Nine hours to Białystok from Berlin, to a city teetering on the Polish border. The train noses through fields of yellow flowers, which to me are eternal reminders of Europe in spring, but which are actually new additions, planted in recent decades for the rapeseed harvest. On the way to Warsaw, we sit in a car with a classical musician, our age, with a confident nose and sculpted, striking eyebrows. “She looks like Anna Karenina,” we whisper. She tells us about witches in Podlachia, because we are going to Podlachia. Past Warsaw, on a hotter train, portly men in cheap suits flank the compartment, carrying the odor of polyester, sweat, spirits.

I’ve brought us east to find traces of that universal language, Esperanto, created by a man from Bialystok named L.L. Zamenhof, a Jewish man, born here when this land was Russian Empire. Legend says he went to the city market as a child, eavesdropped on Yiddish, Russian, German, concluded that division by language was the great tragedy of mankind. What if we all spoke the same tongue? Wouldn’t pogrom and war fall away? He gathered 28 Latin letters, prefixes and suffixes, and he tried to share this with the world, and they called him Dr. Hope.

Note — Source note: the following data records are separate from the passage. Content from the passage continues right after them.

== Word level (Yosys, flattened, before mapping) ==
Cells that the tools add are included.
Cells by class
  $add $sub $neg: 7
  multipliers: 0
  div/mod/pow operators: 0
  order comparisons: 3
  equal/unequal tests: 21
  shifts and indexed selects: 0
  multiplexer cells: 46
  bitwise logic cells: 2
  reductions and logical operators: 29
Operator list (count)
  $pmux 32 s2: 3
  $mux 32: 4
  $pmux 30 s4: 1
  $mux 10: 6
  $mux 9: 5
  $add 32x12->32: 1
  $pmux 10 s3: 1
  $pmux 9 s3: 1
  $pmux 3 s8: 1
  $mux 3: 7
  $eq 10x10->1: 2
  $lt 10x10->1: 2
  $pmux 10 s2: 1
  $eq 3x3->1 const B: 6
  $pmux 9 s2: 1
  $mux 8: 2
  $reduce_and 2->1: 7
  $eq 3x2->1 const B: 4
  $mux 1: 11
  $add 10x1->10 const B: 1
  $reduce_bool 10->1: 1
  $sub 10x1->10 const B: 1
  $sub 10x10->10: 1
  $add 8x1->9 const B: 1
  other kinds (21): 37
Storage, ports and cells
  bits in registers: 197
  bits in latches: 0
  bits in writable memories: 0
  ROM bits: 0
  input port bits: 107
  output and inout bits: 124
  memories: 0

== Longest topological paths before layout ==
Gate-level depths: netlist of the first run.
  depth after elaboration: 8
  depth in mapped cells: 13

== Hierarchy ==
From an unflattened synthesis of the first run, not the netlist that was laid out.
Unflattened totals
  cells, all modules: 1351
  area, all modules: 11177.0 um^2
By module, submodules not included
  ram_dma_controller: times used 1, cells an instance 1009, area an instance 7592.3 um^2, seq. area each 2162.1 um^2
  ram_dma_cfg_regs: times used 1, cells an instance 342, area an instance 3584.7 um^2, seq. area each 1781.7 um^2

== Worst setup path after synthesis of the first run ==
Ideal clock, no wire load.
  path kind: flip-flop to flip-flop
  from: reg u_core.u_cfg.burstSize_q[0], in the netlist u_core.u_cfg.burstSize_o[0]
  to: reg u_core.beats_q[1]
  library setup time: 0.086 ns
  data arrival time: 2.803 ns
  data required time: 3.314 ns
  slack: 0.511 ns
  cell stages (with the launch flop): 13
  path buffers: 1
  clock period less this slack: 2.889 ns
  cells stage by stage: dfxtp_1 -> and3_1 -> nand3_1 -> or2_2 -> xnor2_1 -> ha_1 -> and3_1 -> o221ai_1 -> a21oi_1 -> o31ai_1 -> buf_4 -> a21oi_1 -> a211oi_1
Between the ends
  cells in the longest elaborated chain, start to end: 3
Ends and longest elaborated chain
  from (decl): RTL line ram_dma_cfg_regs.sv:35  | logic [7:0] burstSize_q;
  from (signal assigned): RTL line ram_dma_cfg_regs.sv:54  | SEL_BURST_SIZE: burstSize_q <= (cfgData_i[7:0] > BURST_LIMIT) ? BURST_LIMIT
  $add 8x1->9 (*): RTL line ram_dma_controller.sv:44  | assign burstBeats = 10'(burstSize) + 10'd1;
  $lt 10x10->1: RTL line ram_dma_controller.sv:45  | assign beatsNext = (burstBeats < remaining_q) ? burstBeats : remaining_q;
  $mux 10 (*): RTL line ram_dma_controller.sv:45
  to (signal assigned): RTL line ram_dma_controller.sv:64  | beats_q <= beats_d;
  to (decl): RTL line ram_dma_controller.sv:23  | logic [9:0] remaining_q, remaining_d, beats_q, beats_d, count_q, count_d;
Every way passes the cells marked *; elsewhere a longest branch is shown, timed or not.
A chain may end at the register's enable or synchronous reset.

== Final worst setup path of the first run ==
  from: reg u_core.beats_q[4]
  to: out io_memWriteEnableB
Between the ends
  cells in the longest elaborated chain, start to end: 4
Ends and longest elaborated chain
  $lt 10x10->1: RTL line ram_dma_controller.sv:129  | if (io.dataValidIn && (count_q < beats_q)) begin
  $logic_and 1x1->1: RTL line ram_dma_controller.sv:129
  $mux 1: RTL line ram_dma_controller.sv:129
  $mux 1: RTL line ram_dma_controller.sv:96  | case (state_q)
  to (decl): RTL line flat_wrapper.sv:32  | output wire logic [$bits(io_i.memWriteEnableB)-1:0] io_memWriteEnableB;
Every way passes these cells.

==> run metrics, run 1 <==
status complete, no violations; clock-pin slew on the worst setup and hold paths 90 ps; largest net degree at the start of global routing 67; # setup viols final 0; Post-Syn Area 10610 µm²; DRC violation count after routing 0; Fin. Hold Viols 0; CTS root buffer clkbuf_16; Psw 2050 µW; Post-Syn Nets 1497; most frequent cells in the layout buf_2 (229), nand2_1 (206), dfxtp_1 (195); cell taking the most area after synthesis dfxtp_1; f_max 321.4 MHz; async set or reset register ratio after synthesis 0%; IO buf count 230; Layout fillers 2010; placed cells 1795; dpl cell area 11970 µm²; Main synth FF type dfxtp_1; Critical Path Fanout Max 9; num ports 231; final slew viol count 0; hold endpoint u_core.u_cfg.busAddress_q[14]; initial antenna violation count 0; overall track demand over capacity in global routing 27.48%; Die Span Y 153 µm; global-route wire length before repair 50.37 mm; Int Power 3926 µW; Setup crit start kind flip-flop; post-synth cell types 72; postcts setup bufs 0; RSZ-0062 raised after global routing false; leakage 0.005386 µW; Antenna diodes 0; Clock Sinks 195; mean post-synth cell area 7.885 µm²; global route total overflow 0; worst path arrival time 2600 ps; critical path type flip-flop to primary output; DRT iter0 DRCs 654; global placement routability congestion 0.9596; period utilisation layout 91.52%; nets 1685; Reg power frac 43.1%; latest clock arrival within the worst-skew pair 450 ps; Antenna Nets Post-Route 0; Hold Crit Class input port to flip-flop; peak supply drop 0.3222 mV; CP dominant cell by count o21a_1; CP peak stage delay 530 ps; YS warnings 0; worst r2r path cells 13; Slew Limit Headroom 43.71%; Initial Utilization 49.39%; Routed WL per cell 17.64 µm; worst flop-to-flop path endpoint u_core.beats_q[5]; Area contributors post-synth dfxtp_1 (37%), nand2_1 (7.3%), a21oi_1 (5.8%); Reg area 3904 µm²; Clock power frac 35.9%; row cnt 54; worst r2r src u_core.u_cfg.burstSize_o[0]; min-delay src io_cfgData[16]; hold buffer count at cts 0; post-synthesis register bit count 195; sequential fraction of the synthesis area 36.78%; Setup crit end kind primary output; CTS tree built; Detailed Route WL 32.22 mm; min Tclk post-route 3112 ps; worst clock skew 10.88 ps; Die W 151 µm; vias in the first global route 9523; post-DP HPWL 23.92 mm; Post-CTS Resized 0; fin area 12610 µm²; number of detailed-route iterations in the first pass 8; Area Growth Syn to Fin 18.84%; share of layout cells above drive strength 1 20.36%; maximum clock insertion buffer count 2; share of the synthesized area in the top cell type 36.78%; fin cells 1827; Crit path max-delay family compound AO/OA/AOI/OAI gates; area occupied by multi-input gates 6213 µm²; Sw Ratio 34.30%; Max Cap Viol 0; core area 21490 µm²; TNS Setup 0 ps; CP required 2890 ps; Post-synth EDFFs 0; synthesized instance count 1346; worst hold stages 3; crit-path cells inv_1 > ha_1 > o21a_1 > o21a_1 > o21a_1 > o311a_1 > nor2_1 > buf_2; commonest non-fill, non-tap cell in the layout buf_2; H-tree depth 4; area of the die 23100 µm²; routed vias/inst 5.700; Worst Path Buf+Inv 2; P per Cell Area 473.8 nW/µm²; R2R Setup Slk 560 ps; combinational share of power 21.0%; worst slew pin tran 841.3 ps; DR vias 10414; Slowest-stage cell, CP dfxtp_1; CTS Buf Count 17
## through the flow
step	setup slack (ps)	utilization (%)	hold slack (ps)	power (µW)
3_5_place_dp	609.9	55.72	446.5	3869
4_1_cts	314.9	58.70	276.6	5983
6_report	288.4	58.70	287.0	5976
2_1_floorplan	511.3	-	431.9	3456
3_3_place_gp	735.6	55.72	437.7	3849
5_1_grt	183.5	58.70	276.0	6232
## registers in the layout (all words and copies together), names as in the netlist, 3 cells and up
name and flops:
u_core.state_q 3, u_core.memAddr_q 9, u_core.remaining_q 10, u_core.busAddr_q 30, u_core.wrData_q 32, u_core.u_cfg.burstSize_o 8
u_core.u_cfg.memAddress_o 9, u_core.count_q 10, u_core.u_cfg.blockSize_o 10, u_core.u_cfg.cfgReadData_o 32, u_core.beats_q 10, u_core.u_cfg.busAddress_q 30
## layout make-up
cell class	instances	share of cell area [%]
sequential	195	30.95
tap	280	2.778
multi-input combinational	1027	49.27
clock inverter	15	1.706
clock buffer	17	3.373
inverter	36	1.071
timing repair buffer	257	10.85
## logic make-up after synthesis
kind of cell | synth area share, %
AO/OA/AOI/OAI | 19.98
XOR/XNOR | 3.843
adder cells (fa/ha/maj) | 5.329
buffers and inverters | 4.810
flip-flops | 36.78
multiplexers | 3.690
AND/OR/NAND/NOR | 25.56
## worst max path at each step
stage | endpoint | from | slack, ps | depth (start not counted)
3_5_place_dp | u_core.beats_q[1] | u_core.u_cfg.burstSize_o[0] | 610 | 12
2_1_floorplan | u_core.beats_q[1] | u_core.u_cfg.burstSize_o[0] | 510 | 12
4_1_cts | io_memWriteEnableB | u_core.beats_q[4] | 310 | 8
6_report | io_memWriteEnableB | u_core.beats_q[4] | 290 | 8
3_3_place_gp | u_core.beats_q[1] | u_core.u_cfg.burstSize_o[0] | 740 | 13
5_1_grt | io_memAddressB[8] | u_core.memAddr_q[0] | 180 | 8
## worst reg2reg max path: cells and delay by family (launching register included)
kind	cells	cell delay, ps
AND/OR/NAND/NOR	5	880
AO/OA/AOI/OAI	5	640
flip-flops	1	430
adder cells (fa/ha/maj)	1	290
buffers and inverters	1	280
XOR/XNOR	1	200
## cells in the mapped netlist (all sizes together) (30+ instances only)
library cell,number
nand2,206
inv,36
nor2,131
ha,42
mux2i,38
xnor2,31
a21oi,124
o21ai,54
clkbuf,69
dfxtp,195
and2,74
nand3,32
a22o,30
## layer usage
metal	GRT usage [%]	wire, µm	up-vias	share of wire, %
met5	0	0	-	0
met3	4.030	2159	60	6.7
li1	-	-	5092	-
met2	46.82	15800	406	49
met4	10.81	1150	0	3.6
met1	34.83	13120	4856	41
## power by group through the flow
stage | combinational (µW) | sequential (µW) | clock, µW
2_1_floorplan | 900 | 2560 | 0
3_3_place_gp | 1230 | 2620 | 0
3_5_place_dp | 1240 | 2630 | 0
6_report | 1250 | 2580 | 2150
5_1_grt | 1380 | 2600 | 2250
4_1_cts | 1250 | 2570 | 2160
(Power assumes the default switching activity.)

In Białystok, we stay on the Kozłowa in a high-rise with an ample balcony that reminds me of apartment blocks in St. Petersburg. We are north of the city, past a roundabout sheltering a prewar house, blanched and boarded up. Downtown, buses and cars jostle through sweaty intersections and at the edge of a park, a war memorial tilts over the street, reminding us what happened here. The war, which ended decades ago on this day, was not kind to Bialystok (seventy percent gone) or to Zamenhof: he died of a broken heart during the first war, they say, and during the second, Treblinka came for his daughters. One other child survived by pretending at death in a cemetery.

My friend claims that speaking Esperanto must feel pleasantly empty, unburdened of colonial projects, but I do not think this can be true anymore: the language is too old and it has become freighted with some missed, misplaced promise, even though few have spoken it.

They are proud of Zamenhof, here, at the center that bears his name, a white building straining over a sidewalk, past a maze of inset canal and knotted trees. Here, historian Agnieszka, her hair nearly magenta, points crisp and efficient at the holograms they have arranged to tell the story of Zamenhof and his city (they have few artifacts left, for obvious reasons). Klezmer music floats after us, a cliché and yet it shivers me. This side of Europe, the eastern side, has always held sway over me, maybe because of my mother’s Ashkenazi forebears or just because I’m drawn to sad stories.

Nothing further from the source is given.